● **What to produce**: Copy every line from the records that holds the word "routing".

● **Extracted entries**:
===== src/inc/vhm_consts.svh =====
`ifndef VHM_CONSTS_SVH
`define VHM_CONSTS_SVH
// ****************************************
// register offsets
// ****************************************
`define VHM_OFS_ENC_SEL 16'h1412
`define VHM_OFS_MEAS_SPD 16'h1e10
`define VHM_OFS_GEN_SPD 16'h1f0c
`define VHM_OFS_TGT_VEL 16'h2402
`define VHM_OFS_ACCEL 16'h3000
`define VHM_OFS_DECEL 16'h3002
`define VHM_OFS_CEIL 16'h3004
`define VHM_OFS_HM_METHOD 16'h3006
`define VHM_OFS_HM_DIST 16'h3008
`define VHM_OFS_HM_OFFSET 16'h300a
`define VHM_OFS_SET_POS 16'h300c
`define VHM_OFS_ACT_POS 16'h300e
// ****************************************
// reset values and limits
// ****************************************
`define VHM_ENC_SEL_RST 16'h0000
`define VHM_ENC_UNDEF 16'h0000
`define VHM_ENC_POS_ONLY 16'h0002
`define VHM_ENC_ROT_MON 16'h0003
`define VHM_VEL_MAX 32'sd3000
`define VHM_VEL_MIN -32'sd3000
`define VHM_CEIL_RST 32'h00000bb8
`define VHM_ACCEL_RST 32'h00000001
`define VHM_HM_DIST_RST 32'h00000010
// ****************************************
// control word fields
// ****************************************
`define VHM_DC_ENABLE 0
`define VHM_DC_HALT 1
`define VHM_DC_START 2
`define VHM_DC_SETPOS 3
`define VHM_MC_MODE_LO 0
`define VHM_MC_MODE_HI 1
`endif


===== src/inc/vhm_pkg.sv =====
package vhm_pkg;
  typedef enum logic [1:0] {
    VHM_MODE_IDLE = 2'b00,
    VHM_MODE_VEL = 2'b01,
    VHM_MODE_HOME = 2'b10
  } vhm_mode_e;
  typedef enum logic [2:0] {
    VHM_HS_IDLE = 3'b000,
    VHM_HS_SEEK = 3'b001,
    VHM_HS_TRAVEL = 3'b010,
    VHM_HS_INDEX = 3'b011,
    VHM_HS_DONE = 3'b100,
    VHM_HS_FAIL = 3'b101
  } vhm_hstate_e;
  typedef struct packed {
    logic [15:0] addr;
    logic [31:0] wdata;
    logic wr;
  } vhm_reg_req_s;
  typedef struct packed {
    logic neg_limit;
    logic pos_limit;
    logic ref_sw;
    logic index_pulse;
    logic fault;
  } vhm_axis_s;
endpackage : vhm_pkg


===== src/vhm_param_mem.sv =====
`timescale 1ns/10ps
`include "vhm_consts.svh"
// ****************************************
// motion parameter store, registered read
// ****************************************
module vhm_param_mem
  import vhm_pkg::*;
(
  input wire logic sys_clk,
  input wire logic reset_n,
  input wire logic wr_en,
  input wire logic [2:0] wr_idx,
  input wire logic [31:0] wr_data,
  input wire logic [2:0] rd_idx,
  output logic [31:0] rd_data,
  output logic [31:0] accel,
  output logic [31:0] decel,
  output logic [31:0] ceil,
  output logic [31:0] hm_dist,
  output logic [31:0] hm_offset
);
  logic [31:0] mem_ff [0:7];
  logic [31:0] nxt_mem [0:7];
  logic [31:0] rd_ff;
  genvar gi;
  generate
    for (gi = 0; gi < 8; gi++) begin : g_word
      always_comb begin
        nxt_mem[gi] = mem_ff[gi];
        if (wr_en && wr_idx == 3'(gi)) begin
          nxt_mem[gi] = wr_data;
        end
      end
      always_ff @(posedge sys_clk or negedge reset_n) begin
        if (!reset_n) begin
          mem_ff[gi] <= (gi == 2) ? `VHM_CEIL_RST :
                        (gi == 3) ? `VHM_HM_DIST_RST :
                        (gi < 2) ? `VHM_ACCEL_RST : 32'h0;
        end else begin
          mem_ff[gi] <= nxt_mem[gi];
        end
      end
    end
  endgenerate
  always_ff @(posedge sys_clk or negedge reset_n) begin
    if (!reset_n) begin
      rd_ff <= 32'h0;
    end else begin
      rd_ff <= nxt_mem[rd_idx];
    end
  end
  assign rd_data = rd_ff;
  assign accel = mem_ff[0];
  assign decel = mem_ff[1];
  assign ceil = mem_ff[2];
  assign hm_dist = mem_ff[3];
  assign hm_offset = mem_ff[4];
endmodule : vhm_param_mem


===== src/vhm_ramp.sv =====
`timescale 1ns/10ps
// ****************************************
// velocity ramp generator
// ****************************************
module vhm_ramp
  import vhm_pkg::*;
(
  input wire logic sys_clk,
  input wire logic reset_n,
  input wire logic signed [31:0] target,
  input wire logic [31:0] accel,
  input wire logic [31:0] decel,
  output logic signed [31:0] speed
);
  logic signed [31:0] speed_ff;
  logic signed [31:0] nxt_speed;
  logic signed [32:0] diff;
  logic signed [32:0] step;
  logic speeding_up;
  always_comb begin
    diff = 33'(target) - 33'(speed_ff);
    // steps with the sign of the target (zero counts as positive) use accel, other steps use decel
    speeding_up = (target >= 0) ? (diff > 0) : (diff < 0);
    step = speeding_up ? $signed({1'b0, accel}) : $signed({1'b0, decel});
    if (diff > step) begin
      nxt_speed = 32'(33'(speed_ff) + step);
    end else if (diff < -step) begin
      nxt_speed = 32'(33'(speed_ff) - step);
    end else begin
      nxt_speed = target;
    end
  end
  always_ff @(posedge sys_clk or negedge reset_n) begin
    if (!reset_n) begin
      speed_ff <= 32'sh0;
    end else begin
      speed_ff <= nxt_speed;
    end
  end
  assign speed = speed_ff;
endmodule : vhm_ramp


===== src/vhm_ctrl.sv =====
`timescale 1ns/10ps
`include "vhm_consts.svh"
module vhm_ctrl
  import vhm_pkg::*;
(
  input wire logic sys_clk,
  input wire logic reset_n,
  input wire vhm_reg_req_s reg_req,
  output logic [31:0] reg_rdata,
  input wire logic [15:0] process_word_two,
  input wire logic process_word_two_valid,
  input wire logic [15:0] drive_control_word,
  input wire logic [15:0] mode_control_word,
  output logic [15:0] drive_status_word,
  output logic [15:0] mode_status_word,
  input wire vhm_axis_s axis,
  input wire logic signed [15:0] encoder_speed,
  input wire logic signed [31:0] encoder_position,
  output logic signed [31:0] speed_command,
  output logic encoder_temp_monitor_en,
  output logic rotation_monitor_en
);
  // ****************************************
  // register decode
  // ****************************************
  function automatic logic [3:0] reg_index(input logic [15:0] a);
    case (a)
      `VHM_OFS_ACCEL: reg_index = 4'h0;
      `VHM_OFS_DECEL: reg_index = 4'h1;
      `VHM_OFS_CEIL: reg_index = 4'h2;
      `VHM_OFS_HM_DIST: reg_index = 4'h3;
      `VHM_OFS_HM_OFFSET: reg_index = 4'h4;
      `VHM_OFS_ENC_SEL: reg_index = 4'h8;
      `VHM_OFS_MEAS_SPD: reg_index = 4'h9;
      `VHM_OFS_GEN_SPD: reg_index = 4'ha;
      `VHM_OFS_TGT_VEL: reg_index = 4'hb;
      `VHM_OFS_HM_METHOD: reg_index = 4'hc;
      `VHM_OFS_SET_POS: reg_index = 4'hd;
      `VHM_OFS_ACT_POS: reg_index = 4'he;
      default: reg_index = 4'hf;
    endcase
  endfunction : reg_index

  function automatic logic signed [31:0] clamp(input logic signed [31:0] v,
                                               input logic signed [31:0] c);
    logic signed [31:0] lim;
    lim = (c < `VHM_VEL_MAX) ? c : `VHM_VEL_MAX;
    if (v > lim) begin
      clamp = lim;
    end else if (v < -lim) begin
      clamp = -lim;
    end else begin
      clamp = v;
    end
  endfunction : clamp

  logic [3:0] wr_idx;
  logic [3:0] rd_idx;
  logic [31:0] mem_rdata;
  logic [31:0] accel;
  logic [31:0] decel;
  logic [31:0] ceil;
  logic [31:0] hm_dist;
  logic [31:0] hm_offset;
  logic signed [31:0] gen_speed;

  assign wr_idx = reg_index(reg_req.addr);
  assign rd_idx = reg_index(reg_req.addr);

  vhm_param_mem u_mem (
    .sys_clk(sys_clk),
    .reset_n(reset_n),
    .wr_en(reg_req.wr && !wr_idx[3]),
    .wr_idx(wr_idx[2:0]),
    .wr_data(reg_req.wdata),
    .rd_idx(rd_idx[2:0]),
    .rd_data(mem_rdata),
    .accel(accel),
    .decel(decel),
    .ceil(ceil),
    .hm_dist(hm_dist),
    .hm_offset(hm_offset)
  );

  // ****************************************
  // mode, target and homing state
  // ****************************************
  vhm_mode_e mode_ff, nxt_mode;
  vhm_hstate_e hs_ff, nxt_hs;
  logic [15:0] enc_sel_ff, nxt_enc_sel;
  logic [1:0] method_ff, nxt_method;
  logic signed [31:0] target_ff, nxt_target;
  logic signed [31:0] setpos_ff, nxt_setpos;
  logic signed [31:0] pos_ff, nxt_pos;
  logic signed [31:0] travel_ff, nxt_travel;
  logic ref_valid_ff, nxt_ref_valid;
  logic rd_sel_ff, nxt_rd_sel;
  logic [31:0] rd_local_ff, nxt_rd_local;
  logic [1:0] req_mode;
  logic enabled;
  logic halt;
  logic start;
  logic encoder_on;
  logic sw_hit;
  logic dir_pos;
  logic signed [31:0] home_speed;
  logic signed [31:0] ramp_target;
  logic signed [31:0] speed_abs;

  assign enabled = drive_control_word[`VHM_DC_ENABLE];
  assign halt = drive_control_word[`VHM_DC_HALT];
  assign start = drive_control_word[`VHM_DC_START];
  assign req_mode = mode_control_word[`VHM_MC_MODE_HI:`VHM_MC_MODE_LO];
  assign encoder_on = (enc_sel_ff == `VHM_ENC_POS_ONLY) ||
                      (enc_sel_ff == `VHM_ENC_ROT_MON);
  // methods: 0 neg limit, 1 pos limit, 2 ref neg, 3 ref pos
  assign dir_pos = method_ff[0];
  assign sw_hit = method_ff[1] ? axis.ref_sw :
                  (method_ff[0] ? axis.pos_limit : axis.neg_limit);
  assign home_speed = dir_pos ? 32'sd60 : -32'sd60;

  always_comb begin
    nxt_enc_sel = enc_sel_ff;
    nxt_method = method_ff;
    nxt_target = target_ff;
    nxt_setpos = setpos_ff;
    if (reg_req.wr) begin
      case (wr_idx)
        4'h8: nxt_enc_sel = reg_req.wdata[15:0];
        4'hb: nxt_target = clamp($signed(reg_req.wdata), $signed(ceil));
        4'hc: nxt_method = reg_req.wdata[1:0];
        4'hd: nxt_setpos = $signed(reg_req.wdata);
        default: nxt_method = method_ff;
      endcase
    end
    if (process_word_two_valid) begin
      nxt_target = clamp(32'($signed(process_word_two)), $signed(ceil));
    end
  end

  always_comb begin
    nxt_mode = mode_ff;
    nxt_hs = hs_ff;
    nxt_travel = travel_ff;
    nxt_ref_valid = ref_valid_ff;
    nxt_pos = pos_ff + 32'(gen_speed >>> 4);
    if (drive_control_word[`VHM_DC_SETPOS] && hs_ff != VHM_HS_SEEK &&
        hs_ff != VHM_HS_TRAVEL && hs_ff != VHM_HS_INDEX) begin
      nxt_pos = setpos_ff;
      nxt_ref_valid = 1'b1;
    end
    if (!enabled && !encoder_on) begin
      nxt_ref_valid = 1'b0;
    end
    case (hs_ff)
      VHM_HS_IDLE, VHM_HS_DONE, VHM_HS_FAIL: begin
        if (!enabled) begin
          nxt_mode = VHM_MODE_IDLE;
        end else if (start && req_mode == 2'h2) begin
          nxt_mode = VHM_MODE_HOME;
          nxt_hs = VHM_HS_SEEK;
          nxt_ref_valid = 1'b0;
        end else if (start && req_mode == 2'h1) begin
          nxt_mode = VHM_MODE_VEL;
          nxt_hs = VHM_HS_IDLE;
        end
      end
      VHM_HS_SEEK: begin
        if (sw_hit) begin
          nxt_travel = 32'sh0;
          nxt_hs = mode_control_word[2] ? VHM_HS_INDEX : VHM_HS_TRAVEL;
        end
      end
      VHM_HS_TRAVEL: begin
        nxt_travel = travel_ff + 32'sh1;
        // the entry cycle counts, so travel lasts exactly hm_dist cycles
        if (travel_ff + 32'sh1 >= $signed(hm_dist)) begin
          nxt_hs = VHM_HS_DONE;
        end
      end
      VHM_HS_INDEX: begin
        if (!encoder_on) begin
          nxt_hs = VHM_HS_FAIL;
        end else if (axis.index_pulse) begin
          nxt_hs = VHM_HS_DONE;
        end
      end
      default: nxt_hs = VHM_HS_IDLE;
    endcase
    if (hs_ff == VHM_HS_SEEK || hs_ff == VHM_HS_TRAVEL || hs_ff == VHM_HS_INDEX) begin
      if (axis.fault || !enabled || (halt && gen_speed == 32'sh0)) begin
        nxt_hs = VHM_HS_FAIL;
        nxt_mode = VHM_MODE_IDLE;
      end else if (nxt_hs == VHM_HS_DONE) begin
        nxt_pos = $signed(hm_offset);
        nxt_ref_valid = 1'b1;
        nxt_mode = VHM_MODE_IDLE;
      end
    end
  end

  always_comb begin
    nxt_rd_sel = !rd_idx[3];
    case (rd_idx)
      4'h8: nxt_rd_local = {16'h0, enc_sel_ff};
      4'h9: nxt_rd_local = {{16{speed_abs[15]}}, speed_abs[15:0]};
      4'ha: nxt_rd_local = gen_speed;
      4'hb: nxt_rd_local = target_ff;
      4'hc: nxt_rd_local = {30'h0, method_ff};
      4'hd: nxt_rd_local = setpos_ff;
      4'he: nxt_rd_local = encoder_on ? encoder_position : pos_ff;
      default: nxt_rd_local = 32'h0;
    endcase
  end

  always_ff @(posedge sys_clk or negedge reset_n) begin
    if (!reset_n) begin
      mode_ff <= VHM_MODE_IDLE;
      hs_ff <= VHM_HS_IDLE;
      enc_sel_ff <= `VHM_ENC_SEL_RST;
      method_ff <= 2'h0;
      target_ff <= 32'sh0;
      setpos_ff <= 32'sh0;
      pos_ff <= 32'sh0;
      travel_ff <= 32'sh0;
      ref_valid_ff <= 1'b0;
      rd_sel_ff <= 1'b0;
      rd_local_ff <= 32'h0;
    end else begin
      mode_ff <= nxt_mode;
      hs_ff <= nxt_hs;
      enc_sel_ff <= nxt_enc_sel;
      method_ff <= nxt_method;
      target_ff <= nxt_target;
      setpos_ff <= nxt_setpos;
      pos_ff <= nxt_pos;
      travel_ff <= nxt_travel;
      ref_valid_ff <= nxt_ref_valid;
      rd_sel_ff <= nxt_rd_sel;
      rd_local_ff <= nxt_rd_local;
    end
  end

  // ****************************************
  // ramp and outputs
  // ****************************************
  // no position limit check feeds the velocity path
  assign ramp_target = (mode_ff == VHM_MODE_VEL && !halt) ? target_ff :
                       (mode_ff == VHM_MODE_HOME && !halt &&
                        (hs_ff == VHM_HS_SEEK || hs_ff == VHM_HS_TRAVEL ||
                         hs_ff == VHM_HS_INDEX)) ? home_speed : 32'sh0;

  vhm_ramp u_ramp (
    .sys_clk(sys_clk),
    .reset_n(reset_n),
    .target(ramp_target),
    .accel(accel),
    .decel(decel),
    .speed(gen_speed)
  );

  assign speed_abs = encoder_on ? 32'(encoder_speed) : gen_speed;
  assign speed_command = gen_speed;
  assign reg_rdata = rd_sel_ff ? mem_rdata : rd_local_ff;
  assign encoder_temp_monitor_en = encoder_on;
  assign rotation_monitor_en = (enc_sel_ff == `VHM_ENC_ROT_MON);
  assign drive_status_word = {13'h0, (hs_ff == VHM_HS_FAIL), ref_valid_ff, enabled};
  assign mode_status_word = {11'h0, hs_ff, mode_ff};

  // ****************************************
  // checks
  // ****************************************
  AST_HOME_BLOCKS: assert property (@(posedge sys_clk) disable iff (!reset_n)
    (hs_ff == VHM_HS_SEEK && !axis.fault && enabled && !halt && !sw_hit)
      |=> mode_ff == VHM_MODE_HOME)
    else $error("mode changed during homing");
  AST_REF_AFTER_DONE: assert property (@(posedge sys_clk) disable iff (!reset_n)
    $rose(ref_valid_ff) |-> $past(hs_ff) inside {VHM_HS_TRAVEL, VHM_HS_INDEX} ||
      $past(drive_control_word[`VHM_DC_SETPOS]))
    else $error("reference valid without completion");
  AST_FAIL_CLEARS: assert property (@(posedge sys_clk) disable iff (!reset_n)
    $past(axis.fault) && $past(hs_ff) == VHM_HS_SEEK |-> hs_ff == VHM_HS_FAIL)
    else $error("fault did not end homing");
  AST_CLAMP: assert property (@(posedge sys_clk) disable iff (!reset_n)
    target_ff <= 32'sd3000 && target_ff >= -32'sd3000)
    else $error("target beyond range");
  AST_PZD: assert property (@(posedge sys_clk) disable iff (!reset_n)
    process_word_two_valid && $signed(process_word_two) <= $signed(ceil) &&
      $signed(process_word_two) >= -$signed(ceil) &&
      $signed(process_word_two) <= 16'sd3000 && $signed(process_word_two) >= -16'sd3000
      |=> target_ff == 32'($signed($past(process_word_two))))
    else $error("process word not taken");
  AST_TEMP: assert property (@(posedge sys_clk) disable iff (!reset_n)
    encoder_temp_monitor_en == (enc_sel_ff inside {16'h0002, 16'h0003}))
    else $error("temperature monitor wrong");
  AST_RAMP_MOVE: assert property (@(posedge sys_clk) disable iff (!reset_n)
    (mode_ff == VHM_MODE_VEL && !halt && target_ff > gen_speed && accel > 0)
      |=> gen_speed > $past(gen_speed))
    else $error("ramp did not advance");
  AST_SETPOS: assert property (@(posedge sys_clk) disable iff (!reset_n)
    drive_control_word[`VHM_DC_SETPOS] &&
      hs_ff inside {VHM_HS_IDLE, VHM_HS_DONE, VHM_HS_FAIL}
      |=> pos_ff == $past(setpos_ff))
    else $error("position setting failed");
  COV_HOME_DONE: cover property (@(posedge sys_clk) hs_ff == VHM_HS_DONE);
  COV_HOME_FAIL: cover property (@(posedge sys_clk) hs_ff == VHM_HS_FAIL);
  COV_VEL: cover property (@(posedge sys_clk) mode_ff == VHM_MODE_VEL && gen_speed != 0);
endmodule : vhm_ctrl


===== config.mk =====
export PLATFORM = sky130hd
export DESIGN_NAME = vhm_ctrl
export DESIGN_NICKNAME = d
export VERILOG_FILES = /design/src/inc/vhm_pkg.sv /design/src/vhm_param_mem.sv /design/src/vhm_ramp.sv /design/src/vhm_ctrl.sv
export VERILOG_INCLUDE_DIRS = /design/src /design/src/inc
export SDC_FILE = /design/constraint.sdc
export NUM_CORES = 2
export LEC_CHECK = 0
export BUFFER_PORTS_ARGS = -buffer_cell sky130_fd_sc_hd__buf_2
export CAP_MARGIN = 0
export CORE_ASPECT_RATIO = 1.4
export CORE_UTILIZATION = 53
export DETAILED_ROUTE_END_ITERATION = 12
export PLACE_DENSITY = 0.72
export REMOVE_ABC_BUFFERS = 1
export SKIP_LAST_GASP = 1
export SLEW_MARGIN = 5
export SYNTH_ARGS = -nofsm -noshare
export SYNTH_HDL_FRONTEND = slang
export SYNTH_SLANG_ARGS = --single-unit

===== constraint.sdc =====
create_clock -name sys_clk -period 8.2 [get_ports sys_clk]
set_input_delay 1.64 -clock sys_clk [delete_from_list [all_inputs] [get_ports sys_clk]]
set_output_delay 1.64 -clock sys_clk [all_outputs]
set_load 0.005 [all_outputs]

==> metrics.md <==
| Metric | Value |
|---|---|
| Failing checks | `negative setup slack` |
| Period minus WS final | `8.438 ns` |
| Crit path buf inv count | `29` |
| CP peak stage delay | `roughly 0.36 ns` |
| Grt total ovfl | `0` |
| Crit. End Element | `flop` |
| Req. time, crit path | `between 8 and 9 ns` |
| Clock-pin slew on the worst setup and hold paths | `about 0.070 ns` |
| Finished Core Util | `between 60% and 70%` |
| First-pass GRT wire length | `214600 um` |
| DRT Wirelength | `roughly 140000 um` |
| Yosys cell types | `slightly below 100` |
| Synth Area per Inst | `approximately 8.6 um2` |
| Crit path max fanout | `7` |
| DR iter-0 viols | `around 3600` |
| Post-Syn Area | `between 30000 and 40000 um2` |
| Row count | `between 100 and 150` |
| Worst-Skew Late Latency | `0.65 ns` |
| Unrepaired setup endpoints after global routing | `true` |
| GR Util met2 | `about three fifths` |
| Type of the worst setup path | `in2reg` |
| Status | `complete, but fails checks` |
| GP Congestion | `between 1 and 1.5` |
| Post-route ant nets | `0` |
| Final period utilization | `102.9%` |
| Layout cells sized above 1 | `roughly a quarter` |
| Total power | `about 15 mW` |
| CP arrival | `9.00 ns` |
| Number of global-route vias before repair | `37193` |
| CTS tree | `done` |
| Clock Sinks | `~510` |
| Ranking of synthesized cells by area | `dfrtp_1, ha_1, mux2_2` |
| Final Hold Vio Count | `0` |
| GR Layer Usage met3 | `5.827%` |
| Async SR Flop Fraction | `100.0%` |
| Yosys Warn Count | `0` |
| Post-synth top area share | `31.73%` |
| Initial Utilization | `between 50% and 60%` |
| Fin Clk Skew | `around 0.047 ns` |
| Sequential area share after synthesis | `about 32%` |
| Leading area contributor after synthesis | `dfrtp_1` |
| Die Y | `between 300 and 400 um` |
| Critical path's top delay family | `buffers and inverters` |
| Nature of the critical path startpoint | `primary input` |
| Die area | `between 70000 and 80000 um2` |
| PD cells | `around 330 nW/um2` |
| Slew Viols, Final | `0` |
| Filler cells | `roughly 6000` |
| Core area | `slightly above 70000 um2` |
| Leak | `between 20 and 25 nW` |
| Nets@finish | `5540` |
| Slew HR | `between 10% and 20%` |
| Hold slack | `~0.38 ns` |
| Drt wl/cell | `roughly 24 um` |
| GRT Resource Usage Total | `37.60%` |
| Top Usage Layer GRT | `met2` |
| Vias per cell | `6.280` |
| H-tree depth | `2` |
| CTS root buf | `clkbuf_16` |
| Die W | `approximately 230 um` |
| Drt drc | `0` |
| Final setup viols | `31` |
| CTS buffer count | `51` |
| IO buf count | `between 200 and 250` |
| Top FF cell, synth | `dfrtp_1` |
| Largest net degree at the start of global routing | `approximately 180` |
| Class of the worst hold path | `reg2reg` |
| Setup TNS | `-5.848 ns` |
| DRT Pass-1 Iters | `6` |
| Final WS setup | `-0.2375 ns` |
| Number of antenna violations at the first check in global routing | `6` |
| Slew at the pin closest to its max-slew limit | `1.208 ns` |
| Maximum VDD drop | `around 0.47 mV` |
| Post-Syn Instances | `4546` |
| EDFF count, synth | `0` |
| # IOs | `about 250` |
| Clk buf depth | `3` |
| GRT met1 Usage | `a little under half` |
| Post-synthesis register bit count | `a little over 500` |
| Area delta synth->final | `21.06%` |
| Post-DP HPWL | `between 100000 and 150000 um` |
| Vias | `about 38000` |
| CP most frequent cell | `buf_4` |
| Slowest cell on crit path | `fa_2` |
| Achievable Freq | `118.5 MHz` |
| Maximum capacitance violations | `0` |
==> cell usage after synthesis, drive strengths merged, types with 11 or more instances <==
cell     number
o2111ai      15
a221o        15
and3         25
nand2b       53
a22o         19
clkbuf      320
nor4         38
o221ai       11
o21a         32
o22ai        18
o211ai       47
or4          16
o31ai        25
and2         16
dfrtp       495
o21bai       24
a31oi        31
or3          29
mux2        249
a22oi        41
nand2       535
buf          48
a21boi       15
a222oi       15
inv         181
xnor2        86
nor3         87
nand3        89
ha          351
nor2b        54
a21o        129
or2          17
nor2        310
a211oi       68
xor2         48
a221oi       14
o21ai       278
mux2i       122
a21oi       377
nand4        65
==> layout make-up <==
class | count | area (um2) | share of cell area (%)
antenna | 6 | 15.01 | 0.03177
clock buffer | 59 | 1368 | 2.894
clock inverter | 37 | 508.0 | 1.075
inverter | 182 | 683.2 | 1.446
multi-input combinational | 3514 | 25100 | 53.11
sequential | 505 | 12650 | 26.77
tap | 952 | 1191 | 2.521
timing repair buffer | 778 | 5741 | 12.15
==> layout by cell type (no fill, tap or decap), types with 25 or more instances in the layout <==
master	instances
buf_4	543
nand2_1	522
dfrtp_1	494
a21oi_1	356
ha_1	338
nor2_1	301
o21ai_0	248
buf_2	199
mux2_2	194
inv_1	165
a21o_1	129
mux2i_1	109
nand3_1	85
xnor2_1	84
nor3_1	81
nand4_1	65
a211oi_1	62
mux2_1	54
nand2b_1	53
nor2b_1	53
clkbuf_16	52
o211ai_1	47
xor2_1	47
a22oi_1	40
o21a_1	32
nor4_1	31
or3_1	29
a31oi_1	28
and3_1	25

● **Result for this task**:
| Unrepaired setup endpoints after global routing | `true` |
| Largest net degree at the start of global routing | `approximately 180` |
| Number of antenna violations at the first check in global routing | `6` |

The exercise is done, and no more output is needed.